Actually it tends to create more problem than it solves for what I've
tried.)
Dimensionful variables would be a variable which refer to data and a
physical unit. This can easily be implemented either as:
type DimensionfulArray{T<:Number}
data::AbstractArray{T}
unit::String
end
There are, however, many problems raised by this approach.

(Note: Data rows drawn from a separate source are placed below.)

===== src/hw/rtl/gbts_pkg.sv =====
// Shared constants, codes and control types of the gap buffer text store.
`default_nettype none
package gbts_pkg;

   localparam int CAPACITY = 4096;
   localparam int ADDR_W   = $clog2(CAPACITY);
   localparam int POS_W    = 13;
   localparam int CHAR_W   = 8;
   localparam int OP_W     = 2;
   localparam int STS_W    = 2;

   localparam logic [POS_W-1:0] CAP_POS = POS_W'(CAPACITY);

   localparam logic [OP_W-1:0] OP_READ   = 2'd0;
   localparam logic [OP_W-1:0] OP_INSERT = 2'd1;
   localparam logic [OP_W-1:0] OP_DELETE = 2'd2;
   localparam logic [OP_W-1:0] OP_CLEAR  = 2'd3;

   localparam logic [STS_W-1:0] STS_OK    = 2'd0;
   localparam logic [STS_W-1:0] STS_FULL  = 2'd1;
   localparam logic [STS_W-1:0] STS_RANGE = 2'd2;

   typedef struct packed {
      logic load_req;
      logic eval;
      logic read_issue;
      logic capture;
      logic start_move;
      logic move_step;
      logic apply;
      logic load_rsp;
   } gbts_cmd_type;

   typedef struct packed {
      logic is_read;
      logic is_clear;
      logic fail;
      logic noop;
      logic need_move;
      logic move_done;
      logic out_free;
   } gbts_stat_type;

endpackage
`default_nettype wire


===== src/hw/rtl/gbts_ctrl.sv =====
// Controller: sequences evaluate, gap move, apply and response per word.
`default_nettype none
module gbts_ctrl
   import gbts_pkg::*;
   (
   input  wire logic          clock,
   input  wire logic          reset,
   input  wire logic          req_valid,
   output logic               req_ready,
   input  wire gbts_stat_type stat,
   output gbts_cmd_type       cmd
   );

   typedef enum logic [4:0] {
      S_IDLE  = 5'b00001,
      S_EVAL  = 5'b00010,
      S_MOVE  = 5'b00100,
      S_RWAIT = 5'b01000,
      S_DONE  = 5'b10000
   } state_type;

   state_type state_ff, state_in;

   always_comb begin
      state_in  = state_ff;
      cmd       = '0;
      req_ready = 1'b0;
      unique case (state_ff)
         S_IDLE:  begin
            req_ready    = 1'b1;
            cmd.load_req = req_valid;
            if (req_valid) begin
               state_in = S_EVAL;
            end
         end
         S_EVAL:  begin
            cmd.eval = 1'b1;
            if (stat.is_clear) begin
               cmd.apply = 1'b1;
               state_in  = S_DONE;
            end else if (stat.fail || stat.noop) begin
               state_in = S_DONE;
            end else if (stat.is_read) begin
               cmd.read_issue = 1'b1;
               state_in       = S_RWAIT;
            end else if (stat.need_move) begin
               cmd.start_move = 1'b1;
               state_in       = S_MOVE;
            end else begin
               cmd.apply = 1'b1;
               state_in  = S_DONE;
            end
         end
         S_MOVE:  begin
            cmd.move_step = 1'b1;
            if (stat.move_done) begin
               cmd.apply = 1'b1;
               state_in  = S_DONE;
            end
         end
         S_RWAIT: begin
            cmd.capture = 1'b1;
            state_in    = S_DONE;
         end
         S_DONE:  begin
            if (stat.out_free) begin
               cmd.load_rsp = 1'b1;
               state_in     = S_IDLE;
            end
         end
         default: begin
            state_in = S_IDLE;
         end
      endcase
   end

   always_ff @(posedge clock) begin
      if (reset) begin
         state_ff <= S_IDLE;
      end else begin
         state_ff <= state_in;
      end
   end

endmodule
`default_nettype wire
<file path="src/rtl/swm_pkg.sv">
// Shared types and constants for the sliding-window median filter.
// No dependencies; compile first.
`default_nettype none

package swm_pkg;

    localparam int SWM_WIDTH  = 16;
    localparam int SWM_WINDOW = 9;

    typedef logic signed [SWM_WIDTH-1:0] sample_t;

    // Hand-off from one cell to the next cell up the sorted chain.
    typedef struct packed {
        sample_t rm;   // entry after the leaving sample is taken out
        logic    gt;   // new sample sorts strictly below rm
    } swm_link_t;

endpackage

`default_nettype wire

</file>
<file path="src/rtl/swm_if.sv">
// Valid/ready channel interfaces for the median filter's input and output words.
// Depends on swm_pkg.
`default_nettype none

interface swm_in_if;
    import swm_pkg::*;

    logic    valid;
    logic    ready;
    sample_t sample;

    modport source (output valid, output sample, input ready);
    modport sink   (input valid, input sample, output ready);
endinterface

interface swm_out_if;
    import swm_pkg::*;

    logic    valid;
    logic    ready;
    sample_t median;

    modport source (output valid, output median, input ready);
    modport sink   (input valid, input median, output ready);
endinterface

`default_nettype wire

</file>
<file path="src/rtl/sliding_window_median.sv">
// Sliding-window median filter. Each accepted word carries one signed 16-bit
// sample; the block answers with one word holding the median of the last WINDOW
// samples (entry WINDOW/2 of the window in ascending order, so the upper middle
// for even windows). After reset the window holds WINDOW zeros, which count as
// samples until pushed out. The window lives in a chain of WINDOW cells,
// each holding one arrival-order slot and one sorted slot; on a sample every
// cell updates at once from its neighbours. A sample is taken every cycle as
// long as the result of the previous one is taken in the same cycle (one word
// per cycle sustained); the median appears on the output in the cycle after
// its sample is accepted and is held there until the sink takes it.
// Throughput is set by the single output register: while it holds an untaken
// word, no sample is accepted.
// Depends on swm_pkg, swm_if and swm_cell.
`default_nettype none

module sliding_window_median #(
    parameter int WINDOW = swm_pkg::SWM_WINDOW
) (
    input wire        clk,
    input wire        rst_n,
    swm_in_if.sink    in,
    swm_out_if.source out
);
    import swm_pkg::*;

    localparam int MID = WINDOW / 2;

    sample_t   hist_q [WINDOW];
    sample_t   ord_q  [WINDOW];
    swm_link_t link_q [WINDOW];
    sample_t   leaving;
    logic      in_fire;
    logic      valid_reg;
    logic      valid_next;

    // Accept when the output slot is empty or being emptied this cycle.
    assign in.ready = !valid_reg || out.ready;
    assign in_fire  = in.valid && in.ready;
    assign leaving  = hist_q[WINDOW-1];

    for (genvar i = 0; i < WINDOW; i++)
    begin : g_cell
        sample_t   hist_in;
        sample_t   ord_hi;
        swm_link_t link_lo;

        if (i == 0)
        begin : g_lo_edge
            assign hist_in = in.sample;
            assign link_lo = '0;
        end
        else
        begin : g_lo_mid
            assign hist_in = hist_q[i-1];
            assign link_lo = link_q[i-1];
        end

        if (i == WINDOW - 1)
        begin : g_hi_edge
            assign ord_hi = ord_q[i];
        end
        else
        begin : g_hi_mid
            assign ord_hi = ord_q[i+1];
        end

        swm_cell #(
            .IS_LAST (i == WINDOW - 1)
        ) u_cell (
            .clk      (clk),
            .rst_n    (rst_n),
            .en       (in_fire),
            .fresh    (in.sample),
            .leaving  (leaving),
            .hist_in  (hist_in),
            .ord_hi   (ord_hi),
            .link_lo  (link_lo),
            .link_out (link_q[i]),
            .hist_out (hist_q[i]),
            .ord_out  (ord_q[i])
        );
    end

    // Output word: set on accept, drop once taken.
    always_comb
    begin
        valid_next = valid_reg;
        if (in_fire)
            valid_next = 1'b1;
        else if (out.ready)
            valid_next = 1'b0;
    end

    always_ff @(posedge clk or negedge rst_n)
    begin
        if (!rst_n)
            valid_reg <= 1'b0;
        else
            valid_reg <= valid_next;
    end

    // The sorted slots only move on accept, so the middle slot holds the
    // pending median for as long as the word waits.
    assign out.valid  = valid_reg;
    assign out.median = ord_q[MID];

    // ---------------------------------------------------------------- checks
    a_fire_gives_word: assert property (@(posedge clk) disable iff (!rst_n)
        in_fire |=> out.valid)
        else $error("accepted sample produced no output word");

    a_empty_accepts: assert property (@(posedge clk) disable iff (!rst_n)
        !out.valid |-> in.ready)
        else $error("input stalled with empty output slot");

    a_taken_clears: assert property (@(posedge clk) disable iff (!rst_n)
        (out.valid && out.ready && !in_fire) |=> !out.valid)
        else $error("output word repeated after being taken");

    a_median_held: assert property (@(posedge clk) disable iff (!rst_n)
        (out.valid && !out.ready) |=> $stable(ord_q[MID]))
        else $error("pending median changed while stalled");

    for (genvar k = 0; k + 1 < WINDOW; k++)
    begin : g_chk_sorted
        a_sorted: assert property (@(posedge clk) disable iff (!rst_n)
            ord_q[k] <= ord_q[k+1])
            else $error("sorted chain out of order");
    end

endmodule

`default_nettype wire

</file>
<file path="src/rtl/swm_cell.sv">
// One cell of the median chain: one history slot and one sorted slot.
// Depends on swm_pkg.
`default_nettype none

module swm_cell #(
    parameter bit IS_LAST = 1'b0
) (
    input  wire                  clk,
    input  wire                  rst_n,
    input  wire                  en,
    input  swm_pkg::sample_t     fresh,
    input  swm_pkg::sample_t     leaving,
    input  swm_pkg::sample_t     hist_in,
    input  swm_pkg::sample_t     ord_hi,
    input  swm_pkg::swm_link_t   link_lo,
    output swm_pkg::swm_link_t   link_out,
    output swm_pkg::sample_t     hist_out,
    output swm_pkg::sample_t     ord_out
);
    import swm_pkg::*;

    sample_t hist_reg;
    sample_t hist_next;
    sample_t ord_reg;
    sample_t ord_next;
    sample_t rm;
    logic    gt;

    // The sorted slots are ascending and always hold the leaving sample, so
    // every slot at or above its first copy pulls its upper neighbour down.
    assign rm = (!IS_LAST && (ord_reg >= leaving)) ? ord_hi : ord_reg;
    // The top slot always takes the new sample if nothing below did.
    assign gt = IS_LAST ? 1'b1 : (fresh < rm);

    always_comb
    begin
        hist_next = hist_reg;
        ord_next  = ord_reg;
        if (en)
        begin
            hist_next = hist_in;
            if (link_lo.gt)
                ord_next = link_lo.rm;
            else if (gt)
                ord_next = fresh;
            else
                ord_next = rm;
        end
    end

    always_ff @(posedge clk or negedge rst_n)
    begin
        if (!rst_n)
        begin
            hist_reg <= '0;
            ord_reg  <= '0;
        end
        else
        begin
            hist_reg <= hist_next;
            ord_reg  <= ord_next;
        end
    end

    assign link_out.rm = rm;
    assign link_out.gt = gt;
    assign hist_out    = hist_reg;
    assign ord_out     = ord_reg;

endmodule

`default_nettype wire
</file>
<file path="src/flat_wrapper.sv">
// flat-port wrapper written by rule: the top's interface ports become plain ports
module sliding_window_median_flat import swm_pkg::*;
#(
    parameter int WINDOW = swm_pkg::SWM_WINDOW
)
  (clk, rst_n, in_valid, in_sample, in_ready, out_valid, out_median, out_ready);
  swm_in_if in_i ();
  swm_out_if out_i ();
  input wire clk;
  input wire rst_n;
  input wire logic [$bits(in_i.valid)-1:0] in_valid;
  input wire logic [$bits(in_i.sample)-1:0] in_sample;
  output wire logic [$bits(in_i.ready)-1:0] in_ready;
  output wire logic [$bits(out_i.valid)-1:0] out_valid;
  output wire logic [$bits(out_i.median)-1:0] out_median;
  input wire logic [$bits(out_i.ready)-1:0] out_ready;
  assign in_i.valid = in_valid;
  assign in_i.sample = in_sample;
  assign in_ready = in_i.ready;
  assign out_valid = out_i.valid;
  assign out_median = out_i.median;
  assign out_i.ready = out_ready;
  sliding_window_median #(.WINDOW(WINDOW)) u_core (.clk(clk), .rst_n(rst_n), .in(in_i), .out(out_i));
endmodule
</file>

For instance:
1. DimensionfulArray does not inherit from AbstractArray so that every
functions should be redefined as Foo(x::DimensionfulArray) = Foo(x.data).
2. The approach used in point 1. has the huge default to involve a lot
of boilerplate/repeated code and a new definition has to be written each
time a new function is used on DimensionfulArray.

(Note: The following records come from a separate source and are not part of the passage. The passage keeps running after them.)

### config.mk
export PLATFORM = sky130hd
export DESIGN_NAME = bsmc_queue
export DESIGN_NICKNAME = d
export VERILOG_FILES = /design/src/hdl/bsmc_pkg.sv /design/src/hdl/bsmc_queue.sv
export SDC_FILE = /design/constraint.sdc
export NUM_CORES = 1
export LEC_CHECK = 0
export BUFFER_PORTS_ARGS = -buffer_cell sky130_fd_sc_hd__buf_2
export CAP_MARGIN = 20
export CORE_UTILIZATION = 60
export CTS_BUF_LIST = sky130_fd_sc_hd__clkbuf_4
export DETAILED_ROUTE_END_ITERATION = 16
export PLACE_DENSITY_LB_ADDON = 0.1
export SKIP_LAST_GASP = 1
export SLEW_MARGIN = 20
export SYNTH_ARGS = -nofsm -noshare
export SYNTH_HDL_FRONTEND = slang
export SYNTH_SLANG_ARGS = --single-unit
### constraint.sdc
create_clock -name clk -period 4.7 [get_ports clk]
set_clock_uncertainty 0.1 [all_clocks]
set_input_delay 0.235 -clock clk [delete_from_list [all_inputs] [get_ports clk]]
set_output_delay 0.235 -clock clk [all_outputs]
set_load 0.02 [all_outputs]
### src/hdl/bsmc_pkg.sv
package bsmc_pkg;

  // store geometry
  localparam int BLOCK_COUNT = 256;
  localparam int ROM_BANKS   = 16;
  localparam int OFF_W       = 14;
  localparam int BLK_W       = $clog2(BLOCK_COUNT);
  localparam int IDX_W       = BLK_W + OFF_W;
  localparam int WORDS       = BLOCK_COUNT * (1 << OFF_W);

  // command queue
  localparam int Q_DEPTH = 4;
  localparam int Q_AW    = $clog2(Q_DEPTH);

  // config register indexes
  localparam logic [1:0] CFG_MACHINE = 2'd0;
  localparam logic [1:0] CFG_MASK    = 2'd1;
  localparam logic [1:0] CFG_BANK    = 2'd2;

  localparam logic REQ_READ  = 1'b0;
  localparam logic REQ_WRITE = 1'b1;

  localparam logic [4:0] BANK_RESET     = 5'd16;
  localparam logic [7:0] PAGE_RESET     = 8'hff;
  localparam logic [8:0] ROM_BLOCK_BASE = 9'h010;

  localparam logic [15:0] ROM_LO        = 16'h8000;
  localparam logic [15:0] ROM_HI        = 16'hc000;
  localparam logic [15:0] IO_LO         = 16'hfc00;
  localparam logic [15:0] HI_LO         = 16'hff00;
  localparam logic [15:0] VEC_LO        = 16'hfff0;
  localparam logic [15:0] MMU_ON_ADDR   = 16'hfe0e;
  localparam logic [15:0] MMU_OFF_ADDR  = 16'hfe0f;
  localparam logic [15:0] MMU_PAGE_ADDR = 16'hfe10;
  localparam logic [15:0] MMU_PAGE_LAST = 16'hfe13;
  localparam logic [15:0] ROM_LATCH_ADDR = 16'hfe30;

  typedef enum logic [1:0] {
    MK_FLAT    = 2'd0,
    MK_FLAT_HI = 2'd1,
    MK_SWROM   = 2'd2,
    MK_MMU     = 2'd3
  } machine_t;

  typedef enum logic [1:0] {
    OP_NONE  = 2'd0,
    OP_READ  = 2'd1,
    OP_WRITE = 2'd2
  } op_t;

  typedef struct packed {
    op_t              op;
    logic             checked;
    logic [IDX_W-1:0] idx;
    logic [7:0]       data;
    logic             rnw_error;
    logic             write_ignored;
  } cmd_t;

  typedef struct packed {
    logic          full;
    logic          empty;
    logic [Q_AW:0] count;
  } q_status_t;

  typedef struct packed {
    logic       rnw_error;
    logic       data_mismatch;
    logic [7:0] expected_data;
    logic       write_ignored;
  } res_t;

  // block used for each 16K window while the MMU is off
  function automatic logic [7:0] mmu_off_block(input logic [1:0] win);
    logic [7:0] blk;
    case (win)
      2'd0:    blk = 8'h80;
      2'd1:    blk = 8'h81;
      2'd2:    blk = 8'h00;
      default: blk = 8'h01;
    endcase
    return blk;
  endfunction

endpackage

### src/hdl/bsmc_queue.sv
module bsmc_queue (
  input  logic                clk,
  input  logic                rst,
  input  logic                push,
  input  bsmc_pkg::cmd_t      wr_cmd,
  input  logic                pop,
  output bsmc_pkg::cmd_t      rd_cmd,
  output bsmc_pkg::q_status_t status
);
  import bsmc_pkg::*;

  cmd_t          slots [Q_DEPTH];
  logic [Q_AW-1:0] wr_ptr;
  logic [Q_AW-1:0] rd_ptr;
  logic [Q_AW:0]   count;

  always_ff @(posedge clk) begin
    if (rst) begin
      wr_ptr <= '0;
      rd_ptr <= '0;
      count  <= '0;
    end else begin
      if (push) wr_ptr <= wr_ptr + 1'b1;
      if (pop)  rd_ptr <= rd_ptr + 1'b1;
      case ({push, pop})
        2'b10:   count <= count + 1'b1;
        2'b01:   count <= count - 1'b1;
        default: ;
      endcase
    end
  end

  always_ff @(posedge clk) begin
    if (push) slots[wr_ptr] <= wr_cmd;
  end

  assign rd_cmd       = slots[rd_ptr];
  assign status.full  = count == (Q_AW+1)'(Q_DEPTH);
  assign status.empty = count == '0;
  assign status.count = count;

endmodule

After elaboration in Yosys (flattened, before gate mapping) --
Memories as Yosys holds them, arrays and structs flattened. A register that Yosys moved wholly into a read port is not among the register bits. Index checks and enable logic that the tools add are counted.
Storage, ports and cells: register bits 7, memory bits (writable) 140, input port bits 39, output and inout port bits 40, word-level logic and storage cells 18, memories 1
Cells by class: add/sub/neg operators 4, equal/unequal tests 3, mux-type cells 5, reduce and logical (&&, ||, !) cells 2
Memory list:
- slots | depth 4, width 35, read ports 1, clocked after memory_dff 1, wr ports 1, RTL line bsmc_queue.sv:12 | cmd_t slots [Q_DEPTH];
Operators with widths (count):
- 3-bit one-hot mux with 2 select lines | 1
- 2-bit by 1-bit adder with 2-bit output (second input constant) | 2
- 2-bit two-way mux | 2
- 3-bit by 1-bit adder with 3-bit output (second input constant) | 1
- 3-bit equality test (second input constant) | 1
- 3-bit zero test | 1
- 3-bit by 1-bit subtractor with 3-bit output (second input constant) | 1
- 2-bit by 1-bit equality test with 1-bit output (second input constant) | 1
- 2-bit equality test (second input constant) | 1
- 1-bit two-way mux | 2
- 2-bit nonzero test | 1

Logic depth before layout (Yosys ltp) --
depth in word-level cells 3, gate-level depth with buffers 7, gate-level depth less buffers 7

Least setup slack after synthesis --
OpenSTA, ideal clock, no wires.
path kind reg-to-reg, start register wr_ptr[0], end memory slots[2][0] (netlist bit), enable pin, setup time 0.395 ns, arrival 1.399 ns, required time 4.205 ns, setup slack 2.806 ns, stages on the path, launching flop included 4, path buffers 0, clock period less this slack 1.894 ns, cells stage by stage dfxtp_1 -> inv_1 -> ha_1 -> and2_1
RTL lines:
- start: declaration | RTL line bsmc_queue.sv:13 | logic [Q_AW-1:0] wr_ptr;
- start signal: assignment | RTL line bsmc_queue.sv:23 | if (push) wr_ptr <= wr_ptr + 1'b1;
- end: declaration | RTL line bsmc_queue.sv:12
No word-level cell before the write port.

==> run_results.csv <==
group,metric,value,unit
sta,holdWs,340,ps
final_layout,nFillCells,531,
run_status,violations,"DRC",
final_layout,seq_area,0.00439,mm2
pwr,p_int,1.94,mW
global_routing,gr-usage-all-layers,20.4,%
worst_setup_path,arrival,2390,ps
global_routing,grt_pass1_wl,14000,um
place,place_congestion,0.706,
global_routing,grt_start_max_net_pins,36,
floorplanning,die_h,98.1,um
pwr,power.share.switching,25.7,%
route,drt.antenna.violating_nets,0,
pwr,p_per_area,394,mW/mm2
run_status,outcome,"complete, but fails checks",
pwr,leakage,2.30,nW
worst_setup_path,cp-start-kind,"flip-flop",
yosys,ys_types,23,
global_routing,grt_antenna_before_repair,0,
floorplanning,rows,34,
clock_network,cts_root_buffer,"clkbuf_4",
clock_network,clock_latency,530,ps
yosys,syn_area,0.00554,mm2
worst_setup_path,rrSetupSlack,2820,ps
route,dr.first_iter.drc_count,127,
final_layout,drive_gt1_share,39.5,%
route,routed_wl,9000,um
sta,tightest_slew,948,ps
clock_network,cts_buffer_depth,2,
hold_path,hold_class,"in -> reg",
sta,period_minus_slack,2720,ps
yosys,ys_seq_area_share,79.2,%
sta,max_freq,0.367,GHz
pwr,power_switching,0.672,mW
floorplanning,initial_core_util,62.6,%
job,max_cap_viol_count,0,
clock_network,cts_tree,"done",
final_layout,nets,402,
yosys,syn_avg_cell_area,24.1,um2
worst_setup_path,critPathKind,"reg -> out",
floorplanning,die_area,0.00962,mm2
sta,relSlewSlack,36.8,%
yosys,synth-seq-cells,149,
worst_setup_path,required,4370,ps
pwr,total_power,2.61,mW
route,firstDrtPassIters,12,
sta,rsz0062_at_grt,"false",
sta,hold_viol_final,0,
route,vias,2662,
floorplanning,fp.dieW,98.1,um
clock_network,h-tree-depth,4,
floorplanning,io-pin-count,79,
pwr,ir_drop,0.000239,V
route,avgViaCountPerCell,5.57,
global_routing,overflow,0,
global_routing,grt_pass1_vias,2739,
place,place_ws,2500,ps
sta,setup_viol,0,
sta,fin_crit_sh,57.9,%
clock_network,cts_sinks,149,
sta,slew_viol_final,0,
pwr,combinationalPowerShare,12.7,%
place,numPortBuffers,78,
place,hpwl,5020,um
floorplanning,core,0.00885,mm2
worst_setup_path,end_kind,"output port",
clock_network,clk_pin_slew_worst_paths,140,ps
clock_network,post_cts_buffers,0,
sta,tns,0,ps
yosys,yosys_warnings,0,
pwr,pwr-share-seq,59.4,%
sta,setup_slack,1980,ps
final_layout,areaGrowthSynthToFinish,19.7,%
yosys,syn_nets,275,
route,wl_per_cell,18.8,um
final_layout,multi_input_area,0.00104,mm2
pwr,clkPwrFrac,27.9,%
final_layout,antenna_cells,0,
route,drc_errors,4,
yosys,synthCells,230,
clock_network,cts_buffers,17,
worst_setup_path,worst-path-max-fanout,29,
==> cell usage after synthesis <==
master      n  area [um2]
buf_12      3        60.1
xnor2_1     2        17.5
ha_1        5        62.6
buf_2       3        15.0
nor2_1      8        30.0
and3_1      1        6.26
buf_6       1        11.3
nor3_1      1        5.00
edfxtp_1  140        4200
o21ai_0     1        5.00
and2_1      4        25.0
mux4_1      5         131
nand2_1     1        3.75
fa_1        1        20.0
xor2_1      3        26.3
a21oi_1     2        10.0
dfxtp_1     9         180
or3_1       1        6.26
clkbuf_2    1        5.00
clkbuf_1    1        3.75
inv_1       6        22.5
mux2i_1     1        10.0
mux4_2     30         676
==> cell families after synthesis <==
group	after synthesis	share of synthesized area, %
buf+inv	15	2.12
mux	36	14.8
compound gates	3	0.271
xor+xnor	5	0.791
fa+ha+maj	6	1.49
simple gates	16	1.38
flops	149	79.2
==> layout by cell type, fill, tap and decap left out, drive strengths merged, types with 4 or more instances in the layout <==
master / Yosys / routed
mux4: 35 / 35
and2: 4 / 4
dlygate4sd3: 0 / 38
dfxtp: 9 / 9
ha: 5 / 5
edfxtp: 140 / 140
buf: 7 / 79
nor2: 8 / 8
clkinvlp: 0 / 6
clkbuf: 2 / 18
inv: 6 / 10
==> state kept, by name (all words and copies together) (netlist names), named ones only <==
| register | count |
|---|---|
| rd_ptr | 2 |
| wr_ptr | 2 |
| count | 3 |
| slots | 140 |
==> per-stage QoR <==
step | utilization (%) | cells | cell area, um2
after floorplan | - | 230 | 5540
after global placement | 67.6 | 408 | 5980
after detailed placement | 67.6 | 408 | 5980
after CTS | 74.9 | 478 | 6630
after global routing | 74.9 | 478 | 6630
final | 74.9 | 478 | 6630
==> worst max-delay path, stage by stage, from the launching register on <==
cell     delay (ps)
dfxtp_2         480
buf_4           530
mux4_1          660
buf_2           180
==> per-layer routing <==
| metal | up-vias | part of all wire [%] | global-route usage, % |
|---|---|---|---|
| met1 | 1357 | 42 | 25.9 |
| li1 | 1212 | - | - |
| met4 | 0 | 1.5 | 8.51 |
| met5 | - | 0 | 0 |
| met2 | 74 | 52 | 33.9 |
| met3 | 19 | 4.4 | 5.51 |
==> final timing paths <==
path                                        startpoint                endpoint  depth (start not counted)
worst max-delay path                         flip-flop              rd_cmd[27]                          3
worst min-delay path                        wr_cmd[32]  slots[3][32]$_DFFE_PP_                          2
worst max register to register  wr_ptr[0]$_SDFFE_PP0P_   slots[2][0]$_DFFE_PP_                          3
worst min register to register   count[2]$_SDFFE_PP0P_   count[2]$_SDFFE_PP0P_                          2
==> what timing repair did <==
item,in CTS,in global routing
resized for setup,0,0
endpoints found under the hold margin,149,0
hold buffers,38,0
==> final cells by class <==
| class | instances | share of cell area (%) |
|---|---|---|
| Clock buffer | 18 | 2.04 |
| Clock inverter | 14 | 1.93 |
| Inverter | 6 | 0.340 |
| Multi-Input combinational cell | 66 | 15.7 |
| Sequential cell | 149 | 66.2 |
| Tap cell | 108 | 2.04 |
| Timing Repair Buffer | 117 | 11.7 |
==> power groups by stage <==
stage	clock [mW]	sequential, mW	combinational (mW)
after floorplan	0	1.57	0.224
after global placement	0	1.58	0.306
after detailed placement	0	1.58	0.310
after CTS	0.739	1.55	0.336
after global routing	0.801	1.56	0.354
final	0.729	1.55	0.331
Note: power is estimated with default switching activity, not from simulation.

3. Most of the time, one does want type invariance:
Foo(x::DimensionfulArray) = Foo(x.data) would return a plain array instead
of a DimensionfulArray instance (wanted most of the time).
4. Even if we are consenting adults there, letting the "unit" attribute
directly accessible is not a really good practice.

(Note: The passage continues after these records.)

==> src/hdl/bsmc_pkg.sv <==
package bsmc_pkg;

  // store geometry
  localparam int BLOCK_COUNT = 256;
  localparam int ROM_BANKS   = 16;
  localparam int OFF_W       = 14;
  localparam int BLK_W       = $clog2(BLOCK_COUNT);
  localparam int IDX_W       = BLK_W + OFF_W;
  localparam int WORDS       = BLOCK_COUNT * (1 << OFF_W);

  // command queue
  localparam int Q_DEPTH = 4;
  localparam int Q_AW    = $clog2(Q_DEPTH);

  // config register indexes
  localparam logic [1:0] CFG_MACHINE = 2'd0;
  localparam logic [1:0] CFG_MASK    = 2'd1;
  localparam logic [1:0] CFG_BANK    = 2'd2;

  localparam logic REQ_READ  = 1'b0;
  localparam logic REQ_WRITE = 1'b1;

  localparam logic [4:0] BANK_RESET     = 5'd16;
  localparam logic [7:0] PAGE_RESET     = 8'hff;
  localparam logic [8:0] ROM_BLOCK_BASE = 9'h010;

  localparam logic [15:0] ROM_LO        = 16'h8000;
  localparam logic [15:0] ROM_HI        = 16'hc000;
  localparam logic [15:0] IO_LO         = 16'hfc00;
  localparam logic [15:0] HI_LO         = 16'hff00;
  localparam logic [15:0] VEC_LO        = 16'hfff0;
  localparam logic [15:0] MMU_ON_ADDR   = 16'hfe0e;
  localparam logic [15:0] MMU_OFF_ADDR  = 16'hfe0f;
  localparam logic [15:0] MMU_PAGE_ADDR = 16'hfe10;
  localparam logic [15:0] MMU_PAGE_LAST = 16'hfe13;
  localparam logic [15:0] ROM_LATCH_ADDR = 16'hfe30;

  typedef enum logic [1:0] {
    MK_FLAT    = 2'd0,
    MK_FLAT_HI = 2'd1,
    MK_SWROM   = 2'd2,
    MK_MMU     = 2'd3
  } machine_t;

  typedef enum logic [1:0] {
    OP_NONE  = 2'd0,
    OP_READ  = 2'd1,
    OP_WRITE = 2'd2
  } op_t;

  typedef struct packed {
    op_t              op;
    logic             checked;
    logic [IDX_W-1:0] idx;
    logic [7:0]       data;
    logic             rnw_error;
    logic             write_ignored;
  } cmd_t;

  typedef struct packed {
    logic          full;
    logic          empty;
    logic [Q_AW:0] count;
  } q_status_t;

  typedef struct packed {
    logic       rnw_error;
    logic       data_mismatch;
    logic [7:0] expected_data;
    logic       write_ignored;
  } res_t;

  // block used for each 16K window while the MMU is off
  function automatic logic [7:0] mmu_off_block(input logic [1:0] win);
    logic [7:0] blk;
    case (win)
      2'd0:    blk = 8'h80;
      2'd1:    blk = 8'h81;
      2'd2:    blk = 8'h00;
      default: blk = 8'h01;
    endcase
    return blk;
  endfunction

endpackage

5. With this approach a lot of "If"s will be put everywhere to check
what the "unit" attribute is.
http://grollchristian.wordpress.com/2014/01/22/julia-inheriting-behavior/
had the exact same problem and I'm not sure his solution is the most
maintainable one.
https://groups.google.com/forum/#!topic/julia-users/jlJrMTo_L1M was about
subtyping concrete types but Stefan redirected to
https://groups.google.com/forum/#!msg/julia-dev/p9bV6rMSmvY/cExeSb-cMBYJ
which is about inheritance in general and delegation in particular.
In https://groups.google.com/forum/#!topic/julia-users/Wwn3KHmmm9I, John
crafted a first implementation of what would become the @delegate macro
which is now in a RFC process in
https://github.com/JuliaLang/julia/pull/3292.
The
comment https://github.com/JuliaLang/julia/pull/3292#issuecomment-34450100
in particular was of a great interest for me as it would allow almost
painless delegation: the default is to delegate except if methods are
explicitly declared with DimensionfulArray as an input type.
I would really like to be able to write:
type DimensionfulAndRankfulArray{T<:Number}
@delegate data::AbstractArray{T}
@delegate rank::Int for <, >, ==, !=, <=, >=
unit::String
end
But as stated
in https://github.com/JuliaLang/julia/pull/3292#issuecomment-34551204, a
macro is limited in what it can do. To me, but I have not your skills and
your experience, there are at least 3 ways to solve the problem:
- Either let it as it is now. The down side is that any method
declaration occurring after the type declaration and acting on
AbstractArray won't be taken into account even though the developer wrote
that he was delegating by default to the data field. This makes the code
harder to grasp, raises strange errors and forbid any code sharing : from
the type declaration point, methods will have either to be defined for
AbstractArray OR DimensionfulAndRankfulArray, but not both of them at once.
- Either include delegate in the language and perform delegation at
runtime, not at type declaration time which can be heavy and complex.
- Or tell the compiler at type declaration time that you are sure that
any function accepting type AbstractArray is gonna work with your
RankfulArray because you delegated (trait-like approach with delegation :)
):
type RankfulArray{T<:Number} <: AbstractArray
delegate data::AbstractArray{T}
delegate rank::Int for <, >, ==, !=, <=, >=
end
This could be further simplified as:
type RankfulArray{T<:Number}
delegate data::AbstractArray{T}
rank::Int
end
if there is one and only one delegation in the type definition.
This would look a lot like concrete type inheritance though with all the
drawbacks that I don't know yet.
As a last word, being able to preserve types in some functions would be
great, something like:
type in_eV{T<:Number}
delegate data::AbstractArray{T} keep +, -
end
which would mean that in_eV([1,2,3]);^2 would return Array([1,4,9])
but in_eV([1,2,3]) + 2 would return in_eV([3,4,5]).
type in_eV{T<:Number}
delegate data::AbstractArray{T} keep
end
would keep the type for everything.
I'm really not sure that this does make sense at all.